--- src/sv/psg_regs.sv ---
module psg_regs (
  input  logic              clk_i,
  input  logic              rst_ni,
  input  logic              wr_en_i,
  input  logic              mask_en_i,
  input  logic [7:0]        data_i,
  output psg_pkg::psg_regs_t regs_o,
  output logic              noise_load_o
);

  logic [1:0]      latch_ch_q, latch_ch_d;
  logic            latch_vol_q, latch_vol_d;
  logic [3:0][3:0] att_q, att_d;
  logic [3:0][9:0] period_q, period_d;
  logic            white_q, white_d;
  logic [1:0]      rate_q, rate_d;
  logic [3:0]      left_q, left_d;
  logic [3:0]      right_q, right_d;

  // Decode sound register bytes and mask bytes
  always_comb begin
    logic [1:0] ch;
    logic       vol;
    latch_ch_d   = latch_ch_q;
    latch_vol_d  = latch_vol_q;
    att_d        = att_q;
    period_d     = period_q;
    white_d      = white_q;
    rate_d       = rate_q;
    left_d       = left_q;
    right_d      = right_q;
    noise_load_o = 1'b0;
    ch           = latch_ch_q;
    vol          = latch_vol_q;
    if (wr_en_i) begin
      if (data_i[7]) begin
        ch          = data_i[6:5];
        vol         = data_i[4];
        latch_ch_d  = ch;
        latch_vol_d = vol;
      end
      if (vol) begin
        att_d[ch] = data_i[3:0];
      end else if (ch != psg_pkg::CH_NOISE) begin
        if (data_i[7]) begin
          period_d[ch][3:0] = data_i[3:0];
        end else begin
          period_d[ch][9:4] = data_i[5:0];
        end
        if (ch == psg_pkg::CH_TONE2 && rate_q == psg_pkg::RATE_TONE2) begin
          period_d[psg_pkg::CH_NOISE] = period_d[psg_pkg::CH_TONE2];
        end
      end else begin
        white_d      = data_i[2];
        rate_d       = data_i[1:0];
        noise_load_o = 1'b1;
        if (data_i[1:0] == psg_pkg::RATE_TONE2) begin
          period_d[psg_pkg::CH_NOISE] = period_q[psg_pkg::CH_TONE2];
        end else begin
          period_d[psg_pkg::CH_NOISE] = psg_pkg::NOISE_BASE_PERIOD << data_i[1:0];
        end
      end
    end
    if (mask_en_i) begin
      right_d = data_i[3:0];
      left_d  = data_i[7:4];
    end
  end

  always_ff @(posedge clk_i or negedge rst_ni) begin
    if (!rst_ni) begin
      latch_ch_q  <= '0;
      latch_vol_q <= 1'b0;
      att_q       <= {4{4'hF}};
      period_q    <= '0;
      white_q     <= 1'b0;
      rate_q      <= '0;
      left_q      <= 4'hF;
      right_q     <= 4'hF;
    end else begin
      latch_ch_q  <= latch_ch_d;
      latch_vol_q <= latch_vol_d;
      att_q       <= att_d;
      period_q    <= period_d;
      white_q     <= white_d;
      rate_q      <= rate_d;
      left_q      <= left_d;
      right_q     <= right_d;
    end
  end

  assign regs_o.att        = att_q;
  assign regs_o.period     = period_q;
  assign regs_o.white      = white_q;
  assign regs_o.left_mask  = left_q;
  assign regs_o.right_mask = right_q;

endmodule
--- src/sv/dashed_dda_line_clipped_core.sv ---
// Top level of the dashed DDA line stepper: sequencer, segment state and result register.
//
// Usage. Items arrive on in_valid/in_data and are taken at an edge where in_stall is low.
// A start transaction (op 0) loads a segment and gives no result; a tick transaction (op 1)
// gives exactly one result on out_valid/out_data, taken at an edge where out_stall is low.
// Start: with a non-zero length, both increments come from one serial divider that yields
// one quotient bit a cycle, run for x and then for y, so in_stall stays high after the
// start is taken until both divisions finish. A zero-length start leaves the sequencer idle.
// Tick on an active segment: the position add happens at the accepting edge, mapping and
// clipping at the next, so the result is registered in the cycle after acceptance and the next
// item can be taken once the sequencer is back in idle. A tick with no segment gives its
// result at the accepting edge, so such ticks can follow each other while out_stall is low.
// A finished result waits in the output register; while the receiver stalls it and it is
// still full, in_stall stays high, since each tick needs a free result slot.
// Configuration writes on cfg_valid/cfg_index/cfg_data are always taken (cfg_ready is high)
// and are meant for idle periods. Indexes beyond 5 are ignored.
// Reset (arst_n low) clears the segment, empties the output register and restores the
// register defaults; no clearing pass is needed.
module dashed_dda_line_clipped_core (
	input  logic                                 clk,
	input  logic                                 arst_n,
	input  logic                                 in_valid,
	output logic                                 in_stall,
	input  ddlc_pkg::in_t                        in_data,
	output logic                                 out_valid,
	input  logic                                 out_stall,
	output ddlc_pkg::out_t                       out_data,
	input  logic                                 cfg_valid,
	output logic                                 cfg_ready,
	input  logic [ddlc_pkg::CFG_IDX_BITS-1:0]    cfg_index,
	input  logic [ddlc_pkg::SCR_BITS-1:0]        cfg_data
);

	localparam int C = ddlc_pkg::COORD_BITS;
	localparam int F = ddlc_pkg::FRAC_BITS;
	localparam int P = ddlc_pkg::POS_BITS;
	localparam int I = ddlc_pkg::INC_BITS;
	localparam int Q = ddlc_pkg::QUO_BITS;

	ddlc_pkg::state_t state_q;
	ddlc_pkg::state_t state_d;
	ddlc_pkg::cfg_t   cfg_q;

	logic signed [P-1:0] pos_x_q;
	logic signed [P-1:0] pos_y_q;
	logic signed [I-1:0] inc_x_q;
	logic signed [I-1:0] inc_y_q;
	logic [C-1:0]        step_total_q;
	logic [C-1:0]        step_number_q;
	logic                active_q;
	logic [C-1:0]        ady_q;
	logic                neg_x_q;
	logic                neg_y_q;
	logic                out_valid_q;
	ddlc_pkg::out_t      out_q;

	logic signed [C:0]   dx;
	logic signed [C:0]   dy;
	logic [C:0]          adx_w;
	logic [C:0]          ady_w;
	logic [C-1:0]        adx;
	logic [C-1:0]        ady;
	logic [C-1:0]        steps;

	logic                accept;
	logic                acc_start;
	logic                acc_tick;
	logic                load_seg;
	logic                ld_inc_x;
	logic                ld_inc_y;
	logic                adv_pos;
	logic                wr_idle_res;
	logic                wr_tick_res;
	logic [C-1:0]        step_next;
	logic                last_step;
	logic [Q-1:0]        quotient;
	logic signed [I-1:0] quo_pos;
	logic signed [I-1:0] quo_neg;

	ddlc_pkg::div_req_t  div_req;
	ddlc_pkg::div_stat_t div_stat;
	ddlc_pkg::out_t      tick_res;

	// Segment geometry straight from the start transaction.
	always_comb begin
		dx = $signed({in_data.x_end[C-1], in_data.x_end})
			- $signed({in_data.x_start[C-1], in_data.x_start});
		dy = $signed({in_data.y_end[C-1], in_data.y_end})
			- $signed({in_data.y_start[C-1], in_data.y_start});
		adx_w = dx[C] ? -dx : dx;
		ady_w = dy[C] ? -dy : dy;
		adx = adx_w[C-1:0];
		ady = ady_w[C-1:0];
		steps = (adx > ady) ? adx : ady;
	end

	assign accept = in_valid && !in_stall;
	assign acc_start = accept && (in_data.op == ddlc_pkg::OP_START);
	assign acc_tick = accept && (in_data.op == ddlc_pkg::OP_TICK);

	// Next state.
	always_comb begin
		state_d = state_q;
		unique case (state_q)
			ddlc_pkg::ST_IDLE: begin
				if (acc_start && (steps != '0)) begin
					state_d = ddlc_pkg::ST_DIV_X;
				end else if (acc_tick && active_q) begin
					state_d = ddlc_pkg::ST_TICK;
				end
			end
			ddlc_pkg::ST_DIV_X: begin
				if (div_stat.done) begin
					state_d = ddlc_pkg::ST_DIV_Y;
				end
			end
			ddlc_pkg::ST_DIV_Y: begin
				if (div_stat.done) begin
					state_d = ddlc_pkg::ST_IDLE;
				end
			end
			ddlc_pkg::ST_TICK: begin
				state_d = ddlc_pkg::ST_IDLE;
			end
			default: begin
				state_d = ddlc_pkg::ST_IDLE;
			end
		endcase
	end

	// Sequencer outputs.
	always_comb begin
		in_stall = 1'b1;
		load_seg = 1'b0;
		ld_inc_x = 1'b0;
		ld_inc_y = 1'b0;
		adv_pos = 1'b0;
		wr_idle_res = 1'b0;
		wr_tick_res = 1'b0;
		div_req.start = 1'b0;
		div_req.dividend = ady_q;
		div_req.divisor = step_total_q;
		unique case (state_q)
			ddlc_pkg::ST_IDLE: begin
				in_stall = out_valid_q && out_stall;
				load_seg = acc_start;
				div_req.start = acc_start && (steps != '0);
				div_req.dividend = adx;
				div_req.divisor = steps;
				adv_pos = acc_tick && active_q;
				wr_idle_res = acc_tick && !active_q;
			end
			ddlc_pkg::ST_DIV_X: begin
				ld_inc_x = div_stat.done;
				div_req.start = div_stat.done;
			end
			ddlc_pkg::ST_DIV_Y: begin
				ld_inc_y = div_stat.done;
			end
			ddlc_pkg::ST_TICK: begin
				wr_tick_res = 1'b1;
			end
			default: begin
				in_stall = 1'b1;
			end
		endcase
	end

	ddlc_div u_div (
		.clk      (clk),
		.arst_n   (arst_n),
		.req      (div_req),
		.stat     (div_stat),
		.quotient (quotient)
	);

	assign quo_pos = $signed({1'b0, quotient});
	assign quo_neg = -quo_pos;

	assign step_next = step_number_q + 1'b1;
	assign last_step = (step_next >= step_total_q);

	ddlc_map u_map (
		.pos_x     (pos_x_q),
		.pos_y     (pos_y_q),
		.odd_step  (step_number_q[0]),
		.last_step (last_step),
		.cfg       (cfg_q),
		.result    (tick_res)
	);

	always_ff @(posedge clk or negedge arst_n) begin
		if (!arst_n) begin
			state_q <= ddlc_pkg::ST_IDLE;
		end else begin
			state_q <= state_d;
		end
	end

	// Segment state.
	always_ff @(posedge clk or negedge arst_n) begin
		if (!arst_n) begin
			pos_x_q <= '0;
			pos_y_q <= '0;
			inc_x_q <= '0;
			inc_y_q <= '0;
			step_total_q <= '0;
			step_number_q <= '0;
			active_q <= 1'b0;
		end else begin
			if (load_seg) begin
				pos_x_q <= {in_data.x_start, {F{1'b0}}};
				pos_y_q <= {in_data.y_start, {F{1'b0}}};
				inc_x_q <= '0;
				inc_y_q <= '0;
				step_total_q <= steps;
				step_number_q <= '0;
				active_q <= (steps != '0);
			end
			if (ld_inc_x) begin
				inc_x_q <= neg_x_q ? quo_neg : quo_pos;
			end
			if (ld_inc_y) begin
				inc_y_q <= neg_y_q ? quo_neg : quo_pos;
			end
			if (adv_pos) begin
				pos_x_q <= pos_x_q + {{(P-I){inc_x_q[I-1]}}, inc_x_q};
				pos_y_q <= pos_y_q + {{(P-I){inc_y_q[I-1]}}, inc_y_q};
			end
			if (wr_tick_res) begin
				step_number_q <= step_next;
				if (last_step) begin
					active_q <= 1'b0;
				end
			end
		end
	end

	always_ff @(posedge clk) begin
		if (load_seg) begin
			ady_q <= ady;
			neg_x_q <= dx[C];
			neg_y_q <= dy[C];
		end
	end

	// Result register.
	always_ff @(posedge clk or negedge arst_n) begin
		if (!arst_n) begin
			out_valid_q <= 1'b0;
		end else if (wr_idle_res || wr_tick_res) begin
			out_valid_q <= 1'b1;
		end else if (!out_stall) begin
			out_valid_q <= 1'b0;
		end
	end

	always_ff @(posedge clk) begin
		if (wr_tick_res) begin
			out_q <= tick_res;
		end else if (wr_idle_res) begin
			out_q <= '{pixel_valid: 1'b0, pixel_x: '0, pixel_y: '0, done_res: 1'b1};
		end
	end

	assign out_valid = out_valid_q;
	assign out_data = out_q;

	// Configuration registers.
	assign cfg_ready = 1'b1;

	always_ff @(posedge clk or negedge arst_n) begin
		if (!arst_n) begin
			cfg_q <= ddlc_pkg::CFG_RESET;
		end else if (cfg_valid && cfg_ready) begin
			unique case (cfg_index)
				ddlc_pkg::CFG_ORIGIN_X:   cfg_q.origin_x <= cfg_data;
				ddlc_pkg::CFG_ORIGIN_Y:   cfg_q.origin_y <= cfg_data;
				ddlc_pkg::CFG_CLIP_X_MIN: cfg_q.clip_x_min <= cfg_data;
				ddlc_pkg::CFG_CLIP_X_MAX: cfg_q.clip_x_max <= cfg_data;
				ddlc_pkg::CFG_CLIP_Y_MIN: cfg_q.clip_y_min <= cfg_data;
				ddlc_pkg::CFG_CLIP_Y_MAX: cfg_q.clip_y_max <= cfg_data;
				default: begin
				end
			endcase
		end
	end

	// A transaction is only taken in the idle state.
	a_stall_busy: assert property (@(posedge clk) disable iff (!arst_n)
		(state_q != ddlc_pkg::ST_IDLE) |-> in_stall)
		else $error("input taken while the sequencer is busy");

	// While dividing, the divider is running or has just finished.
	a_div_alive: assert property (@(posedge clk) disable iff (!arst_n)
		((state_q == ddlc_pkg::ST_DIV_X) || (state_q == ddlc_pkg::ST_DIV_Y))
		|-> (div_stat.busy || div_stat.done))
		else $error("sequencer waits on an idle divider");

	// The tick result always finds the result register free.
	a_tick_slot: assert property (@(posedge clk) disable iff (!arst_n)
		(state_q == ddlc_pkg::ST_TICK) |-> !out_valid_q)
		else $error("tick result would overwrite a pending result");

	// An active segment still has steps to go.
	a_steps_left: assert property (@(posedge clk) disable iff (!arst_n)
		active_q |-> (step_number_q < step_total_q))
		else $error("active segment has no steps left");

	// A tick on an active segment passes through ST_TICK and then produces its result.
	a_tick_result: assert property (@(posedge clk) disable iff (!arst_n)
		(acc_tick && active_q) |=> (state_q == ddlc_pkg::ST_TICK) ##1 out_valid_q)
		else $error("tick result not delivered on time");

endmodule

- - -

Look through the entries above and find each line where the word "finished" occurs; copy those lines.

=== EXPECTED ANSWER ===
// A finished result waits in the output register; while the receiver stalls it and it is
	// While dividing, the divider is running or has just finished.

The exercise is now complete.